TASK REQUIREMENTS: Reproduce only the stretch of entries below that begins at the first line and ends at the line holding "- initial release".

____ RECORD EXTRACTS

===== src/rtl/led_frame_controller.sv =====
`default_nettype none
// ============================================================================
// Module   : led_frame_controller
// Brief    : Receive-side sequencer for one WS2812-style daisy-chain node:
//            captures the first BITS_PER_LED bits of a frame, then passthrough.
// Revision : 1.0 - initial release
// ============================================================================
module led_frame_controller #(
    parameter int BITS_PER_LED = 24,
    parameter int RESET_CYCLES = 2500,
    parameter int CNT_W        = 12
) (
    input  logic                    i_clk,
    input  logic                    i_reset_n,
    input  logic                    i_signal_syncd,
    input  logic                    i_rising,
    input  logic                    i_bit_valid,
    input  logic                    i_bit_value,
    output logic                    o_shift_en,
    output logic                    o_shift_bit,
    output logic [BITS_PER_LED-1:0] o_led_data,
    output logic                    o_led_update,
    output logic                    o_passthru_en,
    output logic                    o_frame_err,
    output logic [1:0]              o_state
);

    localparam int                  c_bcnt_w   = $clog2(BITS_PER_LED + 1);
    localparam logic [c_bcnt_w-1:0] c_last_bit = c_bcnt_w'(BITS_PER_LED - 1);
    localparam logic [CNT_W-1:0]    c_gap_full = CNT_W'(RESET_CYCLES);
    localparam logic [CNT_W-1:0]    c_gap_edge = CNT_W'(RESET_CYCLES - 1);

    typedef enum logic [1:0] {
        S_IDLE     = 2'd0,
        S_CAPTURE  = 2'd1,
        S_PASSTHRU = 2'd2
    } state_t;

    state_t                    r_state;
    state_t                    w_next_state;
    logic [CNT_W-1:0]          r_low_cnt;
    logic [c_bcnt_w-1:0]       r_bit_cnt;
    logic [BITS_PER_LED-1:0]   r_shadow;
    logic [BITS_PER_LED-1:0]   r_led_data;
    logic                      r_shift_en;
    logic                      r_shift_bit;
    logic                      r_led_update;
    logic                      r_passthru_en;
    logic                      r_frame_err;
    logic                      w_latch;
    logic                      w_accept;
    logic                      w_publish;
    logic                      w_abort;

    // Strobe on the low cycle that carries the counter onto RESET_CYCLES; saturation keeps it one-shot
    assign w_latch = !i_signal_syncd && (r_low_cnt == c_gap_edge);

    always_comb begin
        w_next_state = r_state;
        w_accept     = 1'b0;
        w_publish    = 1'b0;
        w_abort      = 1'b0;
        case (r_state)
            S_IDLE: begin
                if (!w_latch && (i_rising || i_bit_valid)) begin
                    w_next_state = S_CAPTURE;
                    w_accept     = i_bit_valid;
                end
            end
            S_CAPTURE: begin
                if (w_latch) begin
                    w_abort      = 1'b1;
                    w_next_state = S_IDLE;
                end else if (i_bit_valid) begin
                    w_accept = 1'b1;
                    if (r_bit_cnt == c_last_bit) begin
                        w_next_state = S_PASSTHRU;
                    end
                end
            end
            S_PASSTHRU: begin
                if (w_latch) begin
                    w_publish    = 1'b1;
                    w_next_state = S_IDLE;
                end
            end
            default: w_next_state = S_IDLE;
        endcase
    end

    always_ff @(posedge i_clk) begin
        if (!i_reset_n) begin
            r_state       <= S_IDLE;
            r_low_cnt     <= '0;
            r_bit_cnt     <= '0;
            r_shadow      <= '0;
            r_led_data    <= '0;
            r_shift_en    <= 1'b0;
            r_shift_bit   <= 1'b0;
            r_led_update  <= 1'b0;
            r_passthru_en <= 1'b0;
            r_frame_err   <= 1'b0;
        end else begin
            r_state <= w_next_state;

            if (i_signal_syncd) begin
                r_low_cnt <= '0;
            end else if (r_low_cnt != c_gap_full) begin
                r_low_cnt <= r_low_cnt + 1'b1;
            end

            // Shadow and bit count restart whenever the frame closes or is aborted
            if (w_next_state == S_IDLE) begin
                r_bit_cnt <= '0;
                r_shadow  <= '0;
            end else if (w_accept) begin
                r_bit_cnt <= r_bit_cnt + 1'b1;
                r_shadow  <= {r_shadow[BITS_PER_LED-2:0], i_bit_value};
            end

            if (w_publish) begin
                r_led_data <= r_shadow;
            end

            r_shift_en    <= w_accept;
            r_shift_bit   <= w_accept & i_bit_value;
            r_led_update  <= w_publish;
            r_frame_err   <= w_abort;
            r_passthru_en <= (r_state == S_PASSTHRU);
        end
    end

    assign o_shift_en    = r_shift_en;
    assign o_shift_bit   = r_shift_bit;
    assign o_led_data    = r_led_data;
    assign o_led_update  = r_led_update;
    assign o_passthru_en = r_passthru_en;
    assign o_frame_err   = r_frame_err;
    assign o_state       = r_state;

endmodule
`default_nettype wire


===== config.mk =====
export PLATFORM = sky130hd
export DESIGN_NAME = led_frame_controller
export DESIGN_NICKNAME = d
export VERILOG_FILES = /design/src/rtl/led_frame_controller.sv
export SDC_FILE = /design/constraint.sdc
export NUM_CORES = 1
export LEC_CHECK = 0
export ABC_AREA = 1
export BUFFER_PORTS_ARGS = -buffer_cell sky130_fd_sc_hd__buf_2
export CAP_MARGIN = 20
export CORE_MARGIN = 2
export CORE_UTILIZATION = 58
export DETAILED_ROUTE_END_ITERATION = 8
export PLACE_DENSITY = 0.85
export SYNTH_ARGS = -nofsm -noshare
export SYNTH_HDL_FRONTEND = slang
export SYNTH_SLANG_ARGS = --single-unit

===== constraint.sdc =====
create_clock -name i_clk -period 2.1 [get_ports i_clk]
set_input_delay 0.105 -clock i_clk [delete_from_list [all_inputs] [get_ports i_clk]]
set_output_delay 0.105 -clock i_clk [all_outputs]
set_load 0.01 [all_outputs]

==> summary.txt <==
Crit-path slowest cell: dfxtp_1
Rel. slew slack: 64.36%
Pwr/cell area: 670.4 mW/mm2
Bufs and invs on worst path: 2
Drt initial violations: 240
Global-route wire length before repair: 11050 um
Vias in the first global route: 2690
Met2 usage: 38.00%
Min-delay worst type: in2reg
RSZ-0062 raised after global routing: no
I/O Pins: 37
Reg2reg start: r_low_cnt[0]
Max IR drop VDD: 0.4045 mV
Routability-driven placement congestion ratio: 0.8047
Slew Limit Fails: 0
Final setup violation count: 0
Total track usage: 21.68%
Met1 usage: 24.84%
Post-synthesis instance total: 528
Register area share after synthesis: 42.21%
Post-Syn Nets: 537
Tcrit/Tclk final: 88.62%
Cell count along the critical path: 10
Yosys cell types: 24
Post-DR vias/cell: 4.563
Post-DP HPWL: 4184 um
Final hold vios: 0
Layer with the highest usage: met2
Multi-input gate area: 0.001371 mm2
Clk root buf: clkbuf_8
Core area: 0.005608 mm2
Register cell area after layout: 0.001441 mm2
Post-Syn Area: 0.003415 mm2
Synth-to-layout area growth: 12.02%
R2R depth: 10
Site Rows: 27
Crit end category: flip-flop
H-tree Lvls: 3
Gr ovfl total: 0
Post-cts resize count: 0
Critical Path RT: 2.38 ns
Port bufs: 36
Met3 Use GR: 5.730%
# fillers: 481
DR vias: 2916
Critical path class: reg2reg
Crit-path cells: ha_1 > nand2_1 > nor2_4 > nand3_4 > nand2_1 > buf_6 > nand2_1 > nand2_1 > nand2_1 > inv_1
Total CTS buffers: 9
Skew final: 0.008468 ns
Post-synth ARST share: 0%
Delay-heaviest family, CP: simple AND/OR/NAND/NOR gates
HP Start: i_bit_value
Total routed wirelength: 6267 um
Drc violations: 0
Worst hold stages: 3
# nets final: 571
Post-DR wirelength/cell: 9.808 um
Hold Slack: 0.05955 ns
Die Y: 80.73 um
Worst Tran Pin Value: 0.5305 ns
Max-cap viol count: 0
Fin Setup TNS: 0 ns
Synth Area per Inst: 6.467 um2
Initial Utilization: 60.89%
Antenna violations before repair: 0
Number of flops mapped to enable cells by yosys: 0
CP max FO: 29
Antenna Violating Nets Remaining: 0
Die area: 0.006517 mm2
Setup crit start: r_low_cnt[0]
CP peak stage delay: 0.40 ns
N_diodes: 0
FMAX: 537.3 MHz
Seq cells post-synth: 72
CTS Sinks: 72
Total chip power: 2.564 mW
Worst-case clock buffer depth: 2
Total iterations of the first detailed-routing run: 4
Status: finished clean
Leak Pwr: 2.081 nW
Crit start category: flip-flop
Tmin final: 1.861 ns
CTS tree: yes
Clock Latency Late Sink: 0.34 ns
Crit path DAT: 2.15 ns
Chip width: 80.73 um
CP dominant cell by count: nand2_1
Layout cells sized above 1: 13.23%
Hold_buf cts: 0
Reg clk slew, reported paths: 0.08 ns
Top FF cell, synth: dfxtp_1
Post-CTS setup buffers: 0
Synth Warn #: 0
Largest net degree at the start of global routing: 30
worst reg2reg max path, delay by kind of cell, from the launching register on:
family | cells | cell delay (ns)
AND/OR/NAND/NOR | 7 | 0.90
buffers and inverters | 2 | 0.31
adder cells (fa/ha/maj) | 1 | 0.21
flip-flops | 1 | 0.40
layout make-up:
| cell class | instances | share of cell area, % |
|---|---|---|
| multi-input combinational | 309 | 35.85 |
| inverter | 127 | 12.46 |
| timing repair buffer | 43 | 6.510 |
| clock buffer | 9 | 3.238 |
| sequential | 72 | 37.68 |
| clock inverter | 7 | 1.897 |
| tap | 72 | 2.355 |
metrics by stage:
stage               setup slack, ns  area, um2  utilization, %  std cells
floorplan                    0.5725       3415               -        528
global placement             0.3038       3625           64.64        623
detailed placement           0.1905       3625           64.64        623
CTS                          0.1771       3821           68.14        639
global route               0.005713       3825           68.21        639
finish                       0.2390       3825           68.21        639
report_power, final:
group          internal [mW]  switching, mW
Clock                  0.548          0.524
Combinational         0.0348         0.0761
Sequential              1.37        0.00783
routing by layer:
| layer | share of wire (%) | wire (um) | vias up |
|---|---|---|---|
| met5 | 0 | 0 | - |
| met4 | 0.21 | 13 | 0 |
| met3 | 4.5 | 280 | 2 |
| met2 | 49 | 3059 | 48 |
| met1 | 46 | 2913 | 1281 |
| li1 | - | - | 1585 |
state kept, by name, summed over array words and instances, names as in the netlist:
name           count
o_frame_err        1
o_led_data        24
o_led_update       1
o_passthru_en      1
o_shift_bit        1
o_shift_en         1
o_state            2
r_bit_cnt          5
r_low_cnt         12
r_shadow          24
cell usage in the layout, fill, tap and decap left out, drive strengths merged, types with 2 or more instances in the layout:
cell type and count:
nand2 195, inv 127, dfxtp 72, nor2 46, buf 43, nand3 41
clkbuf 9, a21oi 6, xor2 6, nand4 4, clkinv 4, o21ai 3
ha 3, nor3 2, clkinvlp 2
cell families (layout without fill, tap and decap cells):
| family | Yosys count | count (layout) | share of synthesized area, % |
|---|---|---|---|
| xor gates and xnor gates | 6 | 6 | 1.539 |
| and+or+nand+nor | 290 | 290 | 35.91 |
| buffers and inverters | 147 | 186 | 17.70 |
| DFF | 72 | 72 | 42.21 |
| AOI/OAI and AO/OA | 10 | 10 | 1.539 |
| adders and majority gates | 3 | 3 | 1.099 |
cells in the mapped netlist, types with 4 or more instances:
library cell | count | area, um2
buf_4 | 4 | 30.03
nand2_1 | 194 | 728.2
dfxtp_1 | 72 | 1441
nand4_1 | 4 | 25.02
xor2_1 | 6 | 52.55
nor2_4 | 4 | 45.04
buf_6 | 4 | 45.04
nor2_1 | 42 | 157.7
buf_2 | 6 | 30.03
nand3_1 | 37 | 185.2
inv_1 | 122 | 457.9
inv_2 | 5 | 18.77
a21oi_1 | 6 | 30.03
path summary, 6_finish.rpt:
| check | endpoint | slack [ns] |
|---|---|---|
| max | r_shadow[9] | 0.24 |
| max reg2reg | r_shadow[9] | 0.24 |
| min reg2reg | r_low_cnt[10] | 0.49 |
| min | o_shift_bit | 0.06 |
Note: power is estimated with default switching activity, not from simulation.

________

OUTPUT:
===== src/rtl/led_frame_controller.sv =====
`default_nettype none
// ============================================================================
// Module   : led_frame_controller
// Brief    : Receive-side sequencer for one WS2812-style daisy-chain node:
//            captures the first BITS_PER_LED bits of a frame, then passthrough.
// Revision : 1.0 - initial release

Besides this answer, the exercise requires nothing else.